P07-27

Automated molecular modeling and property assessment for ADCs

Takashi IKEGAMI *

Life Science Dept., MOLSIS Inc.
( * E-mail: ikegami.takashi@molsis.co.jp )

Antibody-drug conjugates (ADCs) are known as a class of key biopharmaceutical drugs in oncology. ADCs have a cytotoxic drug (payload) bonded to an antibody via a linker. Monoclonal antibody of ADC selectively binds to a target protein on the surface of a tumor cell and ADC delivers payloads into the tumor cell to cause cell death. In the development of ADCs, drugs are typically conjugated to solvent-exposed cysteine or lysine residues in the antibody. Because cysteine in antibodies is less common than lysine, cysteine is often used to minimize the distribution of the number and location of drugs. Since there are 8 cysteine residues in an antibody with inter-chain disulfide bonds, a total of 256 possible combinations of ADC structures can exist if chemical modifications are performed exhaustively. The composition ratio of the number of drug molecules conjugated to an antibody in an ADC is called the drug-antibody ratio (DAR). Drugs are often hydrophobic, and ADCs with high DAR can significantly alter their physical properties and cause experimental problems such as aggregation of ADCs. Therefore, it is important to predict ADCs with appropriate DAR among many combinations using in silico techniques.
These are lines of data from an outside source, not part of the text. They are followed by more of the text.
==> src/hdl/rslm_cfg_if.sv <==
interface rslm_cfg_if;
    logic                           valid;
    logic                           ready;
    rslm_pkg::t_cfg_idx             index;
    logic [rslm_pkg::CfgDataW-1:0] data;
    modport source (output valid, output index, output data, input ready);
    modport sink   (input valid, input index, input data, output ready);
endinterface

==> src/hdl/rms_sound_level_meter_core.sv <==
// windowed rms sound level meter: each accepted sample request adds its square to a
// running sum; after window_length samples the block computes one result (rms in q12.4
// codes, magnitude from midscale, intensity step count, level in dbfs plus 100) and clears
// the sum. a sample that does not close the window is taken in the idle state, so such samples can
// follow back to back. a window-closing sample keeps the sample input busy through these
// serial steps in order: restoring division, bit-pair square root, intensity stepping
// (one step at a time, capped at 100), log2 squaring, the level multiply and rounding,
// and the handoff of the result to the output register. these serial loops on the
// shared datapath set the time. the finished result waits in the output register, so
// samples of the next window are taken meanwhile; the sequencer only holds if a second
// result is ready while the first is still not taken. config writes are always taken and
// must only be issued while no window is being computed.
module rms_sound_level_meter_core (
    input  logic             i_clk,
    input  logic             i_rst_n,
    rslm_sample_if.sink      i_smp,
    rslm_cfg_if.sink         i_cfg,
    rslm_result_if.source    o_res
);

    // configuration
    logic [rslm_pkg::WinW-1:0]   r_win_len;
    logic [rslm_pkg::StepW-1:0]  r_step;

    // accumulation state
    logic [rslm_pkg::SumW-1:0]   r_sum,  n_sum;
    logic [rslm_pkg::CountW-1:0] r_cnt,  n_cnt;

    // sequencer and shared datapath registers
    rslm_pkg::t_state            r_state, n_state;
    logic [rslm_pkg::IterW-1:0]  r_iter,  n_iter;
    logic [rslm_pkg::WinW-1:0]   r_n,     n_n;
    logic [rslm_pkg::DivW-1:0]   r_dq,    n_dq;
    logic [rslm_pkg::WinW-1:0]   r_rem,   n_rem;
    logic [rslm_pkg::QuotW-1:0]  r_root,  n_root;
    logic [rslm_pkg::QuotW:0]    r_bit,   n_bit;
    logic [17:0]                 r_acc,   n_acc;
    logic [rslm_pkg::MantW-1:0]  r_y,     n_y;
    logic [rslm_pkg::LogW-1:0]   r_log,   n_log;
    logic [rslm_pkg::ProdW-1:0]  r_prod,  n_prod;

    // result registers
    logic [rslm_pkg::CodeW-1:0]  r_rms,   n_rms;
    logic [rslm_pkg::CodeW-1:0]  r_mag,   n_mag;
    logic [rslm_pkg::SmallW-1:0] r_inten, n_inten;
    logic [rslm_pkg::SmallW-1:0] r_level, n_level;

    // output register, decouples a waiting result from the sample input
    logic                        r_out_vld;
    logic [rslm_pkg::CodeW-1:0]  r_out_rms;
    logic [rslm_pkg::CodeW-1:0]  r_out_mag;
    logic [rslm_pkg::SmallW-1:0] r_out_inten;
    logic [rslm_pkg::SmallW-1:0] r_out_level;

    // combinational helpers
    logic [rslm_pkg::WinW-1:0]   win_eff;
    logic [rslm_pkg::StepW-1:0]  step_eff;
    logic [rslm_pkg::WinW-1:0]   n_samples;
    logic [2*rslm_pkg::SampleW-1:0] smp_sq;
    logic [rslm_pkg::WinW:0]     div_trial;
    logic [rslm_pkg::QuotW:0]    sqrt_trial;
    logic [3:0]                  lead;
    logic [61:0]                 y_sq;
    logic [rslm_pkg::CodeW-1:0]  rms_sat;
    logic [rslm_pkg::CodeW-1:0]  mag_calc;
    logic [40:0]                 lvl_q32;
    logic                        smp_req;
    logic                        out_free;

    assign smp_req     = i_smp.valid && i_smp.ready;
    assign i_smp.ready = (r_state == rslm_pkg::ST_IDLE);
    assign i_cfg.ready = 1'b1;

    // output register can take a new result when empty or being emptied
    assign out_free = !r_out_vld || o_res.ready;

    assign o_res.valid     = r_out_vld;
    assign o_res.rms_code  = r_out_rms;
    assign o_res.magnitude = r_out_mag;
    assign o_res.intensity = r_out_inten;
    assign o_res.level     = r_out_level;

    // window length and step clamped to their legal ranges
    always_comb begin
        if (r_win_len == '0) begin
            win_eff = rslm_pkg::WinW'(1);
        end else if (r_win_len > rslm_pkg::MaxWindow) begin
            win_eff = rslm_pkg::MaxWindow;
        end else begin
            win_eff = r_win_len;
        end
        step_eff = (r_step == '0) ? rslm_pkg::StepW'(1) : r_step;
    end

    assign n_samples  = {1'b0, r_cnt} + rslm_pkg::WinW'(1);
    assign smp_sq     = i_smp.sample * i_smp.sample;
    // one restoring division step: shift in the next dividend bit
    assign div_trial  = {r_rem, r_dq[rslm_pkg::DivW-1]} - {1'b0, r_n};
    // one square root step: compare against root plus the current bit pair
    assign sqrt_trial = {1'b0, r_dq[rslm_pkg::QuotW-1:0]} - ({1'b0, r_root} + r_bit);
    assign y_sq       = {31'b0, r_y} * {31'b0, r_y};
    assign rms_sat    = (r_root > 32'h0000_FFFF) ? 16'hFFFF : r_root[15:0];
    assign mag_calc   = (rms_sat >= rslm_pkg::Midscale) ? rms_sat - rslm_pkg::Midscale
                                                        : rslm_pkg::Midscale - rms_sat;
    // 100 in q32 minus the loss
    assign lvl_q32    = {2'b0, 7'd100, 32'b0} - {2'b0, r_prod};

    // leading one of the magnitude, capped at bit 15
    always_comb begin
        lead = '0;
        for (int i = 1; i < 16; i++) begin
            if (r_mag[i]) begin
                lead = 4'(i);
            end
        end
    end

    always_comb begin
        n_state = r_state;
        n_sum   = r_sum;
        n_cnt   = r_cnt;
        n_iter  = r_iter;
        n_n     = r_n;
        n_dq    = r_dq;
        n_rem   = r_rem;
        n_root  = r_root;
        n_bit   = r_bit;
        n_acc   = r_acc;
        n_y     = r_y;
        n_log   = r_log;
        n_prod  = r_prod;
        n_rms   = r_rms;
        n_mag   = r_mag;
        n_inten = r_inten;
        n_level = r_level;
        unique case (r_state)
            rslm_pkg::ST_IDLE: begin
                if (smp_req) begin
                    if (n_samples < win_eff) begin
                        n_sum = r_sum + rslm_pkg::SumW'(smp_sq);
                        n_cnt = n_samples[rslm_pkg::CountW-1:0];
                    end else begin
                        // window closes: load dividend 256*sum, clear the accumulator
                        n_dq    = {r_sum + rslm_pkg::SumW'(smp_sq), 8'b0};
                        n_n     = n_samples;
                        n_rem   = '0;
                        n_iter  = '0;
                        n_sum   = '0;
                        n_cnt   = '0;
                        n_state = rslm_pkg::ST_DIV;
                    end
                end
            end
            rslm_pkg::ST_DIV: begin
                if (!div_trial[rslm_pkg::WinW]) begin
                    n_rem = div_trial[rslm_pkg::WinW-1:0];
                    n_dq  = {r_dq[rslm_pkg::DivW-2:0], 1'b1};
                end else begin
                    n_rem = {r_rem[rslm_pkg::WinW-2:0], r_dq[rslm_pkg::DivW-1]};
                    n_dq  = {r_dq[rslm_pkg::DivW-2:0], 1'b0};
                end
                n_iter = r_iter + 1'b1;
                if (r_iter == rslm_pkg::IterW'(rslm_pkg::DivW - 1)) begin
                    n_root  = '0;
                    n_bit   = {3'b001, 30'b0};
                    n_iter  = '0;
                    n_state = rslm_pkg::ST_SQRT;
                end
            end
            rslm_pkg::ST_SQRT: begin
                // quotient stays in the low bits of r_dq as the running remainder
                if (!sqrt_trial[rslm_pkg::QuotW]) begin
                    n_dq   = {r_dq[rslm_pkg::DivW-1:rslm_pkg::QuotW],
                              sqrt_trial[rslm_pkg::QuotW-1:0]};
                    n_root = (r_root >> 1) + r_bit[rslm_pkg::QuotW-1:0];
                end else begin
                    n_root = r_root >> 1;
                end
                n_bit  = r_bit >> 2;
                n_iter = r_iter + 1'b1;
                if (r_iter == rslm_pkg::IterW'(15)) begin
                    n_state = rslm_pkg::ST_INT;
                end
            end
            rslm_pkg::ST_INT: begin
                if (r_iter == rslm_pkg::IterW'(16)) begin
                    // first cycle here: latch rms and magnitude, start step count
                    n_rms   = rms_sat;
                    n_mag   = mag_calc;
                    n_acc   = {2'b0, step_eff};
                    n_inten = '0;
                    n_iter  = '0;
                end else if (r_inten < rslm_pkg::MaxSteps && r_acc < {2'b0, r_mag}) begin
                    n_inten = r_inten + 1'b1;
                    n_acc   = r_acc + {2'b0, step_eff};
                end else begin
                    n_y     = rslm_pkg::MantW'({15'b0, r_mag} << (5'd30 - {1'b0, lead}));
                    n_log   = {lead, 16'b0};
                    n_iter  = '0;
                    n_state = rslm_pkg::ST_LOG;
                end
            end
            rslm_pkg::ST_LOG: begin
                // one fraction bit of log2 per squaring
                if (y_sq[61]) begin
                    n_y   = y_sq[61:31];
                    n_log = r_log | rslm_pkg::LogW'(20'h08000 >> r_iter[3:0]);
                end else begin
                    n_y   = y_sq[60:30];
                end
                n_iter = r_iter + 1'b1;
                if (r_iter == rslm_pkg::IterW'(15)) begin
                    n_state = rslm_pkg::ST_LVL_MUL;
                end
            end
            rslm_pkg::ST_LVL_MUL: begin
                n_prod  = {19'b0, rslm_pkg::FullLog - r_log} * {20'b0, rslm_pkg::DbPerOctave};
                n_state = rslm_pkg::ST_LVL_FIN;
            end
            rslm_pkg::ST_LVL_FIN: begin
                if (r_mag == '0) begin
                    n_level = '0;
                end else if (r_log >= rslm_pkg::FullLog) begin
                    n_level = rslm_pkg::MaxSteps;
                end else begin
                    n_level = rslm_pkg::SmallW'((lvl_q32 + 41'h0_8000_0000) >> 32);
                end
                n_state = rslm_pkg::ST_OUT;
            end
            rslm_pkg::ST_OUT: begin
                // hand the result over once the output register is free
                if (out_free) begin
                    n_state = rslm_pkg::ST_IDLE;
                end
            end
            default: begin
                n_state = rslm_pkg::ST_IDLE;
            end
        endcase
    end

    always_ff @(posedge i_clk) begin
        if (!i_rst_n) begin
            r_state   <= rslm_pkg::ST_IDLE;
            r_sum     <= '0;
            r_cnt     <= '0;
            r_win_len <= rslm_pkg::WinW'(10);
            r_step    <= rslm_pkg::StepW'(328);
            r_iter    <= '0;
        end else begin
            r_state <= n_state;
            r_sum   <= n_sum;
            r_cnt   <= n_cnt;
            r_iter  <= n_iter;
            if (i_cfg.valid) begin
                unique case (i_cfg.index)
                    rslm_pkg::CFG_WINDOW_LENGTH: r_win_len <= i_cfg.data[rslm_pkg::WinW-1:0];
                    rslm_pkg::CFG_LEVEL_STEP:    r_step    <= i_cfg.data;
                    default: ;
                endcase
            end
        end
    end

    always_ff @(posedge i_clk) begin
        r_n     <= n_n;
        r_dq    <= n_dq;
        r_rem   <= n_rem;
        r_root  <= n_root;
        r_bit   <= n_bit;
        r_acc   <= n_acc;
        r_y     <= n_y;
        r_log   <= n_log;
        r_prod  <= n_prod;
        r_rms   <= n_rms;
        r_mag   <= n_mag;
        r_inten <= n_inten;
        r_level <= n_level;
    end

    // output register valid flag
    always_ff @(posedge i_clk) begin
        if (!i_rst_n) begin
            r_out_vld <= 1'b0;
        end else if (r_state == rslm_pkg::ST_OUT && out_free) begin
            r_out_vld <= 1'b1;
        end else if (o_res.ready) begin
            r_out_vld <= 1'b0;
        end
    end

    always_ff @(posedge i_clk) begin
        if (r_state == rslm_pkg::ST_OUT && out_free) begin
            r_out_rms   <= r_rms;
            r_out_mag   <= r_mag;
            r_out_inten <= r_inten;
            r_out_level <= r_level;
        end
    end

endmodule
To estimate the effects in the physical properties of ADCs depending on the position and number of drugs, we propose a workflow that exhaustively model the 3D structure of ADCs and estimate their physical properties on Molecular Operating Environment (MOE)[1]. The workflow is shown in the figure:
1. Define amino acids covalently bound to the drug via the linker as non-natural amino acid (NNAA) and construct the side-chain rotamer libraries by conformational analysis.
2. Construct mutant library (ADC structure library) by replacing an amino acid (e.g. cysteine) with the NNAA at a specified position in the antibody. The stable side-chain conformation of NNAA is automatically selected from the rotamer library.
3. Calculate physical properties on the obtained ADC library, taking into account pH and conformational changes in ADCs.
This workflow will make it easier to find ADCs with the desirable physical properties and improve the efficiency of ADC design.

[1] Molecular Operating Environment (MOE), 2022.02; Chemical Computing Group ULC, 1010 Sherbrooke St. West, Suite #910, Montreal, QC, Canada, H3A 2R7, 2024.